Search code examples
powershellcomparecomparisonfile-search

Powershell - how to return results of filenames that don't have a "partner"


I'm attempting to find files in a folder of filenames that look like the following:

C:\XMLFiles\
in.blahblah.xml
out.blahblah.xml
in.blah.xml
out.blah.xml

I need to return results of only files that do not have it's "counterpart". This folder contains thousands of files with randomized "center" portions of the file names....the commonality is in/out and ".xml".

Is there a way to do this in Powershell? It's an odd ask.

Thanks.


Solution

  • Your question is a little vague. I hope I got it right. Here is how I would do it.

    $dir = 'my_dir'
    
    $singleFiles = [System.Collections.Generic.HashSet[string]]::new()
    Get-ChildItem $dir -Filter '*.xml' | ForEach-Object {
        if ($_.BaseName -match '^(?<prefix>in|out)(?<rest>\..+)') {
            $oppositeFileName = if ($Matches.prefix -eq 'in') {
                'out'
            }
            else {
                'in'
            }
    
            $oppositeFileName += $Matches.rest + $_.Extension
            $oppositeFileFullName = Join-Path $_.DirectoryName -ChildPath $oppositeFileName
            if ($singleFiles.Contains($oppositeFileFullName)) {
                $singleFiles.Remove($oppositeFileFullName) | Out-Null
            }
            else {
                $singleFiles.Add($_.FullName) | Out-Null
            }
        }
    }
    
    $singleFiles
    

    I'm getting all the XML files from the directory and I'm iterating the results. I check the base name of the file (the name of the file doesn't include the directory path and the extension) if they match a regex. The regex says: match if the name starts with in or out followed by at least 1 character.

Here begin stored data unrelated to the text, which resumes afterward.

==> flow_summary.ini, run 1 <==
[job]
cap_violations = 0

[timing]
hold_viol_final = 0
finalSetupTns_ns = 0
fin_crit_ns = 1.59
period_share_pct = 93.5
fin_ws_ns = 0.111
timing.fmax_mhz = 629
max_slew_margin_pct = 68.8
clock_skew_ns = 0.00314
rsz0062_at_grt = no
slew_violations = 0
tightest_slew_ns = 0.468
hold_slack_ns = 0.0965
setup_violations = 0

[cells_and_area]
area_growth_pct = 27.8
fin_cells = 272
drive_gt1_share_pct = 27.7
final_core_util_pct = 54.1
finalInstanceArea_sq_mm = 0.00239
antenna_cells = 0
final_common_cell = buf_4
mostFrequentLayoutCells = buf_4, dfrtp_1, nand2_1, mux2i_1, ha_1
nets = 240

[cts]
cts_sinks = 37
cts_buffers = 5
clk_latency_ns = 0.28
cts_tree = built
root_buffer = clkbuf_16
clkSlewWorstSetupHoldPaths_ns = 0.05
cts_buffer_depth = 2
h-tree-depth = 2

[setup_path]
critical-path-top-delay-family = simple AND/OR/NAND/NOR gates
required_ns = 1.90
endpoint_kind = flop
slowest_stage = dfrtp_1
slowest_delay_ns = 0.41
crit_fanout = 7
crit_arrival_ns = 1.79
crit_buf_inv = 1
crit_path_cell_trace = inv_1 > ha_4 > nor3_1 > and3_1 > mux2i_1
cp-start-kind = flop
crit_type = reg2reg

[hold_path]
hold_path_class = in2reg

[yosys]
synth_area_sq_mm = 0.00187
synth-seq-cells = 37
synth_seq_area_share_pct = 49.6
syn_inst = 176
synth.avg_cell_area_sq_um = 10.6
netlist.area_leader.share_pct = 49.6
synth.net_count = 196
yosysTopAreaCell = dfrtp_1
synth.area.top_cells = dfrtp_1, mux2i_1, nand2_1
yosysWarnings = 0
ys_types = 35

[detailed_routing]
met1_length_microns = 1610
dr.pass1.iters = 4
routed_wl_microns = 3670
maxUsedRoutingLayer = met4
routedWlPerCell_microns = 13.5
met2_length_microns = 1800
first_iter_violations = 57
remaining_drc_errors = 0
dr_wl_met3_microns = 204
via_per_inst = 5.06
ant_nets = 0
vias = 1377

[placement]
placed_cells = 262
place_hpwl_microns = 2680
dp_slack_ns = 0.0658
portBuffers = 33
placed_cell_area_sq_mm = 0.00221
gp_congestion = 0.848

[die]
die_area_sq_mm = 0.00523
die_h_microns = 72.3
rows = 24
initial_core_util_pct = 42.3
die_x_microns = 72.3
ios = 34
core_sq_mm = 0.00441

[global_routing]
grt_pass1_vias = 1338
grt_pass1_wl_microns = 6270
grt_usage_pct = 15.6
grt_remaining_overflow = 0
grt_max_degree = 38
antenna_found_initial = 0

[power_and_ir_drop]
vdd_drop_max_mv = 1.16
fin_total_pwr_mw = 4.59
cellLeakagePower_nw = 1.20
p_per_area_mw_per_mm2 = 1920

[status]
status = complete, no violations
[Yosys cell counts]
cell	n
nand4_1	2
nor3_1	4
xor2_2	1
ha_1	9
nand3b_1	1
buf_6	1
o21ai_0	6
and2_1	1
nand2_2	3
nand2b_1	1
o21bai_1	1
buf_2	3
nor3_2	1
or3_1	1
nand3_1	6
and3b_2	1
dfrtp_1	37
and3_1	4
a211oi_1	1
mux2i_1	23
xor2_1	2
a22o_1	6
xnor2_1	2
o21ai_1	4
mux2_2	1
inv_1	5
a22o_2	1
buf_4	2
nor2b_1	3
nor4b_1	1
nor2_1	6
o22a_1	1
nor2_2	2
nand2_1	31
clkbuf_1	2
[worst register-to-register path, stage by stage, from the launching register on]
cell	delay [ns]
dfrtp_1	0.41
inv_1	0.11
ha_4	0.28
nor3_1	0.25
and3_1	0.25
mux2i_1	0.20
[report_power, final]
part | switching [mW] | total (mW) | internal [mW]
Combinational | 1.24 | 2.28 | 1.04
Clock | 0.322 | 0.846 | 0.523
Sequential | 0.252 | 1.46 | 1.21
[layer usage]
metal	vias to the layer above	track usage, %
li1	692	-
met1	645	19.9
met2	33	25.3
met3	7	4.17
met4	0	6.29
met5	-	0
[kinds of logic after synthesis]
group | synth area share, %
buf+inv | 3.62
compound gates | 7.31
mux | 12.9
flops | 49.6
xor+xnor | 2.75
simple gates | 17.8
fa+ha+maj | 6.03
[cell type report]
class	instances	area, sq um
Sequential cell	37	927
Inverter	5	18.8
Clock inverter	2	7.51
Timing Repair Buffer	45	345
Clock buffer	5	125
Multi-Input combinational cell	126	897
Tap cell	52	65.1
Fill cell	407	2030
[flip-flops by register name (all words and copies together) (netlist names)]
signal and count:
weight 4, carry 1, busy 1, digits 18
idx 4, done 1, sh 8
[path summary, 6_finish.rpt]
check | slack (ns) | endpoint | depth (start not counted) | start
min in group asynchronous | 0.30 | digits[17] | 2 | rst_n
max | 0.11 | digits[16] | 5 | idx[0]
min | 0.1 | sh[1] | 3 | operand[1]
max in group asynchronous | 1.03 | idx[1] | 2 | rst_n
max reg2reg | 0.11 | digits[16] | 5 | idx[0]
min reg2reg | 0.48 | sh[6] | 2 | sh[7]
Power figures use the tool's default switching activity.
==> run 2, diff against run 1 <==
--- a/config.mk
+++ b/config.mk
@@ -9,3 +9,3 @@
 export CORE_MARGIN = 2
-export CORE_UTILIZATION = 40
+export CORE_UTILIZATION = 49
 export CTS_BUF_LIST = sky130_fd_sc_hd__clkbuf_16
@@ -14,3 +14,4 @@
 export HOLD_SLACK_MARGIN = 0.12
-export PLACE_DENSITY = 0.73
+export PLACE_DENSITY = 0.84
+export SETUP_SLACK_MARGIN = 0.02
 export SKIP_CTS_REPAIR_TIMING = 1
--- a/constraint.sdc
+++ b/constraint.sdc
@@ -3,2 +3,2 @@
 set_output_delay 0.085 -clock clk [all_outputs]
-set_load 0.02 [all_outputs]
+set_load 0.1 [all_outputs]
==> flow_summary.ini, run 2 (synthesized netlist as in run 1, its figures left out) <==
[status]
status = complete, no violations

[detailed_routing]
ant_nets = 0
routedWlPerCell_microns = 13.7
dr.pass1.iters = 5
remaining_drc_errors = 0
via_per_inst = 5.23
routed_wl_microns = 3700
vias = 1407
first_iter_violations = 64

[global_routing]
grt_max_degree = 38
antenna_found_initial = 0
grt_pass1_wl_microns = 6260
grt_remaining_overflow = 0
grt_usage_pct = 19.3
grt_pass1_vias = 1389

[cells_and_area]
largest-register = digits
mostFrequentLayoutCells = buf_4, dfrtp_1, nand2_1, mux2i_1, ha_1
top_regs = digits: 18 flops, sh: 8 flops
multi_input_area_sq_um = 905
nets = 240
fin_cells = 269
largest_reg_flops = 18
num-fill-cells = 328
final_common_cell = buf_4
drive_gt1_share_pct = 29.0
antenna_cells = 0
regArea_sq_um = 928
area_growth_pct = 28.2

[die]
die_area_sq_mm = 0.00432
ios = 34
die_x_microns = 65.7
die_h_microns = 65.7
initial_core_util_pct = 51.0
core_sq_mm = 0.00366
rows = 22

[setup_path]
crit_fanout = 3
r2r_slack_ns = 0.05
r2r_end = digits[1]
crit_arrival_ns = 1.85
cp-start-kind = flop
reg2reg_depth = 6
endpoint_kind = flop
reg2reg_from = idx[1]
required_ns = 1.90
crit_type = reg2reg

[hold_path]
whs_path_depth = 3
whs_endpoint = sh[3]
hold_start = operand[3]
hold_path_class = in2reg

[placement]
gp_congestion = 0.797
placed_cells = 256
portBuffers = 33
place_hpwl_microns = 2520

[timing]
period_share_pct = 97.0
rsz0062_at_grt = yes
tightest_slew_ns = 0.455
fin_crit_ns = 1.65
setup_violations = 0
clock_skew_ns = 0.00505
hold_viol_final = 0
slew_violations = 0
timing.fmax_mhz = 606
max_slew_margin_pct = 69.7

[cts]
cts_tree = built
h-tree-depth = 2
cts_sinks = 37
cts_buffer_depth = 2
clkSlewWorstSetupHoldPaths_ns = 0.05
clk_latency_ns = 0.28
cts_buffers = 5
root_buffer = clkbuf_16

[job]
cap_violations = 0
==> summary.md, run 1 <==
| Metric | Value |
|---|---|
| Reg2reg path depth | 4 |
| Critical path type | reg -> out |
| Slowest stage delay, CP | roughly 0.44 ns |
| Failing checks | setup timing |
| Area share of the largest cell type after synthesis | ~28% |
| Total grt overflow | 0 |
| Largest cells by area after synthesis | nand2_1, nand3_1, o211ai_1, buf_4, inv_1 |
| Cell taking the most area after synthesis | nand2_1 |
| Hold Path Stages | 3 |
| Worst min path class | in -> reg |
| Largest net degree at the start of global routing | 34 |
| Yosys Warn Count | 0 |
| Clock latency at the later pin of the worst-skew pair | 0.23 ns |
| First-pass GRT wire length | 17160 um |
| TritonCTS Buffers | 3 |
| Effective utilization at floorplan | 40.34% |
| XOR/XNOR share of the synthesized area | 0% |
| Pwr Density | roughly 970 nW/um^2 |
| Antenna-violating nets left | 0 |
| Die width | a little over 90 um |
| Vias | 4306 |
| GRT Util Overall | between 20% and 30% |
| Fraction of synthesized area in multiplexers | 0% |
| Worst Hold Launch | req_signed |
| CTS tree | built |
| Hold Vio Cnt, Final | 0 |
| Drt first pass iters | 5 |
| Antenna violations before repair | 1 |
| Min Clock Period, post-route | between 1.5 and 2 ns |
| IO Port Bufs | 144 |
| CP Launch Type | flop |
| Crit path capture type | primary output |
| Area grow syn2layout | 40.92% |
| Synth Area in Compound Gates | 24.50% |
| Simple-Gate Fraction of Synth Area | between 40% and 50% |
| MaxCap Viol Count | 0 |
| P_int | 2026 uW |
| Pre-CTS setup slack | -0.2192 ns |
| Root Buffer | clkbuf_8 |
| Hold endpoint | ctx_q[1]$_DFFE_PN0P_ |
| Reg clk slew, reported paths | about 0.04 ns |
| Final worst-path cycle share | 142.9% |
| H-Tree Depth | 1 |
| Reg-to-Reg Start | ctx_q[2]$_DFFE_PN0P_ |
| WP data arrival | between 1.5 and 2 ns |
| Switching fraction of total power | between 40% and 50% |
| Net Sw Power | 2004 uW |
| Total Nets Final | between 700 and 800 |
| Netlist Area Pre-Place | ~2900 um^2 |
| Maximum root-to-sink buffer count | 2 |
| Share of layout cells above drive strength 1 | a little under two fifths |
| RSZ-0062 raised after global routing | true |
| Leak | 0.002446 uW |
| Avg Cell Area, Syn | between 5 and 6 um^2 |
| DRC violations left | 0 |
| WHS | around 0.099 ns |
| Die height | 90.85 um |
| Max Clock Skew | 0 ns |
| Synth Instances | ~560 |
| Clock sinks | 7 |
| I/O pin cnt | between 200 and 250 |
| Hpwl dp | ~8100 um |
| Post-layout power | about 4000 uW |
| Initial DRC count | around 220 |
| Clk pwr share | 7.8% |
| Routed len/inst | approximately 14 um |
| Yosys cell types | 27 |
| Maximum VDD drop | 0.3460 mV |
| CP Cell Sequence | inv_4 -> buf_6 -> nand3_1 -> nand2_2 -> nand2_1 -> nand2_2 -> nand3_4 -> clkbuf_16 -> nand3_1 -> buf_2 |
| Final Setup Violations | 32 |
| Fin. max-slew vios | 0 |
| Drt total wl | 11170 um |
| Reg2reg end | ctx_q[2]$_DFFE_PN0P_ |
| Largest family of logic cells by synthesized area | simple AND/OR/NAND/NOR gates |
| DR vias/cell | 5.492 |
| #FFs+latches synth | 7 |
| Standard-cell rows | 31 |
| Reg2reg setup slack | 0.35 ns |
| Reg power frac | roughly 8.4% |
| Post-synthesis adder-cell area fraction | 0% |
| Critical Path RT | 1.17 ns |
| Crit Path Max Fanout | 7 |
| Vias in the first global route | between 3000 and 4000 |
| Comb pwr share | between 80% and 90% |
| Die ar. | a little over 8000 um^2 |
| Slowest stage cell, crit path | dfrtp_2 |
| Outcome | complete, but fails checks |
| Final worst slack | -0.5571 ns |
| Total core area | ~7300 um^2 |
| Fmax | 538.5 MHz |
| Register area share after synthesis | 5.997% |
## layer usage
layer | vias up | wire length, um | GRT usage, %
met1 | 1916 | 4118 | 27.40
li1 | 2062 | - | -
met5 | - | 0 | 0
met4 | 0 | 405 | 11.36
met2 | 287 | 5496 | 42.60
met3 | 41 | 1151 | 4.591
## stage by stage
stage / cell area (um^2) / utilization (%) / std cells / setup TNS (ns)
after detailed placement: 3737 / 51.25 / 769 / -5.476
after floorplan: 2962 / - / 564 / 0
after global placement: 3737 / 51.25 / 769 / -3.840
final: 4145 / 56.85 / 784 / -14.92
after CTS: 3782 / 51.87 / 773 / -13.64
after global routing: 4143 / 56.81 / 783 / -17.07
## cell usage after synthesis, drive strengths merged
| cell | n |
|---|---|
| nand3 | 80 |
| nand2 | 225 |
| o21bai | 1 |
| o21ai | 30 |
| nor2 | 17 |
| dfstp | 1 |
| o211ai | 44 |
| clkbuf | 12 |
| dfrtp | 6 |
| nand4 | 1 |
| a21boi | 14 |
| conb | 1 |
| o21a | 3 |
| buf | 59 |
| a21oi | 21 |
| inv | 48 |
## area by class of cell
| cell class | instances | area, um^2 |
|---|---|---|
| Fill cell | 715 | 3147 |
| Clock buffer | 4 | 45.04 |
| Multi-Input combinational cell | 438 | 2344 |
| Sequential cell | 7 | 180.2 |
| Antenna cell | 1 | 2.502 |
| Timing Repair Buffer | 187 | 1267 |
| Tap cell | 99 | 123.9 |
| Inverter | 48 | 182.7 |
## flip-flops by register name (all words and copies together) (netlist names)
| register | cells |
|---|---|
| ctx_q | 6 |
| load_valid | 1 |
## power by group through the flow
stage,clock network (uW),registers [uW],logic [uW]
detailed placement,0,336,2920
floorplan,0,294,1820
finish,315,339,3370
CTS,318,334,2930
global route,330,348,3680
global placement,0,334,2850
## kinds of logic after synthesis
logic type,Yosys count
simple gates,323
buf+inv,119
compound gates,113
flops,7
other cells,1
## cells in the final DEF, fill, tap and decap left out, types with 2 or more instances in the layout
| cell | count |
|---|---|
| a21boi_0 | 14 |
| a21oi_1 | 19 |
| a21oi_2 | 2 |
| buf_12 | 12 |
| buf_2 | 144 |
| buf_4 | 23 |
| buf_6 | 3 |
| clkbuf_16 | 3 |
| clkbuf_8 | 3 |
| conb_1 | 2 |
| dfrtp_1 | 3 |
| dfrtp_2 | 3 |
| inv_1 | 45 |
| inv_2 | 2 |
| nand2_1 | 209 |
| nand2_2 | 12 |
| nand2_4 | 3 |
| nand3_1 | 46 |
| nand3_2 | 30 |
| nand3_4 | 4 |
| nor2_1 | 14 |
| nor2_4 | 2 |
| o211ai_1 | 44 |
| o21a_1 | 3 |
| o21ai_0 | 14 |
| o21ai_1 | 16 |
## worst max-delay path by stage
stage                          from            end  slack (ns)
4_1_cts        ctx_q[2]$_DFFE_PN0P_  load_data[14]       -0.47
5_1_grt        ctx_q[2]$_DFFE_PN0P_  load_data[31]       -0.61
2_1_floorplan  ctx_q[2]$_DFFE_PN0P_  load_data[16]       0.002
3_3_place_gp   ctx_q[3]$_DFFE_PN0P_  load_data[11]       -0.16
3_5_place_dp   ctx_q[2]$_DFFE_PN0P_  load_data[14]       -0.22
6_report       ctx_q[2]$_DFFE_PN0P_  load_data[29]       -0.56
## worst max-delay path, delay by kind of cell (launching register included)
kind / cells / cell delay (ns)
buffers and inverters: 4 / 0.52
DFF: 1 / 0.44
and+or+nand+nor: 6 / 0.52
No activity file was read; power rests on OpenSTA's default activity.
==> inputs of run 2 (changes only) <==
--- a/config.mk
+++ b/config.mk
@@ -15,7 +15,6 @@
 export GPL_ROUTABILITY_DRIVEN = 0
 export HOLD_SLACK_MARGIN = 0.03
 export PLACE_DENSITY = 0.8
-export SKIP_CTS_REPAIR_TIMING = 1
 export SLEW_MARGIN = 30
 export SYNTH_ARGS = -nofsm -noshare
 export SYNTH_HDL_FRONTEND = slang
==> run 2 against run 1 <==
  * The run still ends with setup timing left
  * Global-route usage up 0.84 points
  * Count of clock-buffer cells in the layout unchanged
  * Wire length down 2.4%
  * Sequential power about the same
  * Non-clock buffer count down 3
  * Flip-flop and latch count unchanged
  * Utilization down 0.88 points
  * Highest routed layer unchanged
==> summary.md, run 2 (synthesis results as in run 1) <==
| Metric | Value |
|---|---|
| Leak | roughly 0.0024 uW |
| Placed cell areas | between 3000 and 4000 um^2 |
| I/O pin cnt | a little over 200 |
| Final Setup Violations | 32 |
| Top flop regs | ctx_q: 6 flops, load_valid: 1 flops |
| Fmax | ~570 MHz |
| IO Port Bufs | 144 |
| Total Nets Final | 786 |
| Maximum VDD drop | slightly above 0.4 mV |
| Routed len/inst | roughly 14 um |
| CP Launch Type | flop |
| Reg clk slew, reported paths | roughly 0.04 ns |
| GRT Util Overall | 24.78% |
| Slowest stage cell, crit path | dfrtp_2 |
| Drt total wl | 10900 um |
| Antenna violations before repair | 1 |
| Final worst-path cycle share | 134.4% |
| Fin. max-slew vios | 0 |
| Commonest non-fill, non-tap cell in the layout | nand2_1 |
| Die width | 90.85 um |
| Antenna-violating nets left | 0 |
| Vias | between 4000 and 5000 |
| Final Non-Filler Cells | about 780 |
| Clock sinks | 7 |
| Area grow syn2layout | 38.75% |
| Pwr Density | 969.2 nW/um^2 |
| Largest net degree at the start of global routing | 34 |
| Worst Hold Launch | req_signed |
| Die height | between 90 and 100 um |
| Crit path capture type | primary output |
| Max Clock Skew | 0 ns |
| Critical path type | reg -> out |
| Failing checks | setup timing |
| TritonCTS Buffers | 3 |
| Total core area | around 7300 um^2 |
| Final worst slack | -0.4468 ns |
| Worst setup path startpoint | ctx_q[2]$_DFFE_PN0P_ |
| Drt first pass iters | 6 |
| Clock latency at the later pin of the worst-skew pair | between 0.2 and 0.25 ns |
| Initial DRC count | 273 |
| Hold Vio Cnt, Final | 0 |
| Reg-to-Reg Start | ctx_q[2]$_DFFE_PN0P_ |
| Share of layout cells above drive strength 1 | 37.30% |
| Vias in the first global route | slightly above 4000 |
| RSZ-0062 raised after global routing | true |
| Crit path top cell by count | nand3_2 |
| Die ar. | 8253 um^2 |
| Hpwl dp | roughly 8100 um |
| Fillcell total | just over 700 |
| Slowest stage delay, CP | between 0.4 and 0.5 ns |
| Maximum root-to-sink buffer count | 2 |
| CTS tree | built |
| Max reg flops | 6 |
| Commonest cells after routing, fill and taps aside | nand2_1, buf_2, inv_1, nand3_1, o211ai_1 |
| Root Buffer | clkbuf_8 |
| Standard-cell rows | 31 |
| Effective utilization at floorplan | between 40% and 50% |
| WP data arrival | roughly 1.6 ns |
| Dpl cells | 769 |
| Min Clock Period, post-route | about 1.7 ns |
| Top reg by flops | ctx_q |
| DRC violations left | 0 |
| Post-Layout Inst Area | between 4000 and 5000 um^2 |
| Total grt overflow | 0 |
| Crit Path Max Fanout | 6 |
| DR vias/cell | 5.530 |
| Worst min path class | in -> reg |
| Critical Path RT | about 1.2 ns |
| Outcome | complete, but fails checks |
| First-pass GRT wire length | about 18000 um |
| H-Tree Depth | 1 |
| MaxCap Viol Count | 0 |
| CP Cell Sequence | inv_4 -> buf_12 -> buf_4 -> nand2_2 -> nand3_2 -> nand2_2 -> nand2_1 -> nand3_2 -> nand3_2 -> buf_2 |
### src/rtl/fdc_cfg_lock.sv
module fdc_cfg_lock
    import fdc_mode_pkg::*;
#(
    parameter int TW = THR_W,
    parameter int KW = TRK_W,
    parameter int SW = STAT_W,
    parameter int LB = LOCK_BIT
) (
    input  logic          clk,
    input  logic          rst_n,
    input  logic          sw_reset,
    input  logic          cfg_cmd,
    input  logic          cfg_fifo_off,
    input  logic [TW-1:0] cfg_thresh,
    input  logic [KW-1:0] cfg_pretrk,
    input  logic          lock_cmd,
    input  logic          lock_val,
    output logic          fifo_off,
    output logic [TW-1:0] fifo_thresh,
    output logic [KW-1:0] precomp_trk,
    output logic          lock_state,
    output logic          status_valid,
    output logic [SW-1:0] status_byte
);

    logic          off_q;
    logic [TW-1:0] thr_q;
    logic [KW-1:0] trk_q;
    logic          lock_q;
    reply_st_e     st_q, st_d;

    logic lock_take;
    assign lock_take = lock_cmd && !sw_reset;

    always_ff @(posedge clk or negedge rst_n) begin
        if (!rst_n) begin
            off_q <= DEF_FIFO_OFF;
            thr_q <= TW'(DEF_THRESH);
            trk_q <= KW'(DEF_PRETRK);
        end else if (sw_reset) begin
            if (!lock_q) begin
                off_q <= DEF_FIFO_OFF;
                thr_q <= TW'(DEF_THRESH);
                trk_q <= KW'(DEF_PRETRK);
            end
        end else if (cfg_cmd) begin
            off_q <= cfg_fifo_off;
            thr_q <= cfg_thresh;
            trk_q <= cfg_pretrk;
        end
    end

    always_ff @(posedge clk or negedge rst_n) begin
        if (!rst_n) begin
            lock_q <= 1'b0;
        end else if (lock_take) begin
            lock_q <= lock_val;
        end
    end

    always_comb begin
        st_d = st_q;
        unique case (st_q)
            ST_IDLE:  st_d = lock_take ? ST_REPLY : ST_IDLE;
            ST_REPLY: st_d = lock_take ? ST_REPLY : ST_IDLE;
            default:  st_d = ST_IDLE;
        endcase
        if (sw_reset) st_d = ST_IDLE;
    end

    always_ff @(posedge clk or negedge rst_n) begin
        if (!rst_n) st_q <= ST_IDLE;
        else        st_q <= st_d;
    end

    always_comb begin
        status_valid    = 1'b0;
        status_byte     = '0;
        unique case (st_q)
            ST_IDLE:  status_valid = 1'b0;
            ST_REPLY: begin
                status_valid    = 1'b1;
                status_byte[LB] = lock_q;
            end
            default:  status_valid = 1'b0;
        endcase
    end

    assign fifo_off    = off_q;
    assign fifo_thresh = thr_q;
    assign precomp_trk = trk_q;
    assign lock_state  = lock_q;


    locked_keep_chk: assert property (@(posedge clk) disable iff (!rst_n)
        (sw_reset && lock_q) |=> $stable(off_q) && $stable(thr_q) && $stable(trk_q));


    unlocked_dflt_chk: assert property (@(posedge clk) disable iff (!rst_n)
        (sw_reset && !lock_q) |=> off_q && (thr_q == '0) && (trk_q == '0));


    reply_byte_chk: assert property (@(posedge clk) disable iff (!rst_n)
        (lock_cmd && !sw_reset) |=> status_valid &&
            (status_byte == (SW'(1) << LB) * SW'($past(lock_val))));


    swrst_lock_chk: assert property (@(posedge clk) disable iff (!rst_n)
        sw_reset |=> $stable(lock_q) && !status_valid);

endmodule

    The $Matches automatic variable contains the matched groups. Based on these groups I'm building the name of the counter-part file: i.e. if I'm currently on in.abc I build out.abc.

    After that, I'm building the absolute path of the file counter-part file and I check if it exists in the HashSet. if It does, I remove it because that means that at some point I iterated that file. Otherwise, I'm adding the current file.

    The resulting HashSet will contain the files that do not have the counter part.

    Tell me if you need a more detailed explanation and I will go line by line. It could be refactored a bit, but it does the job.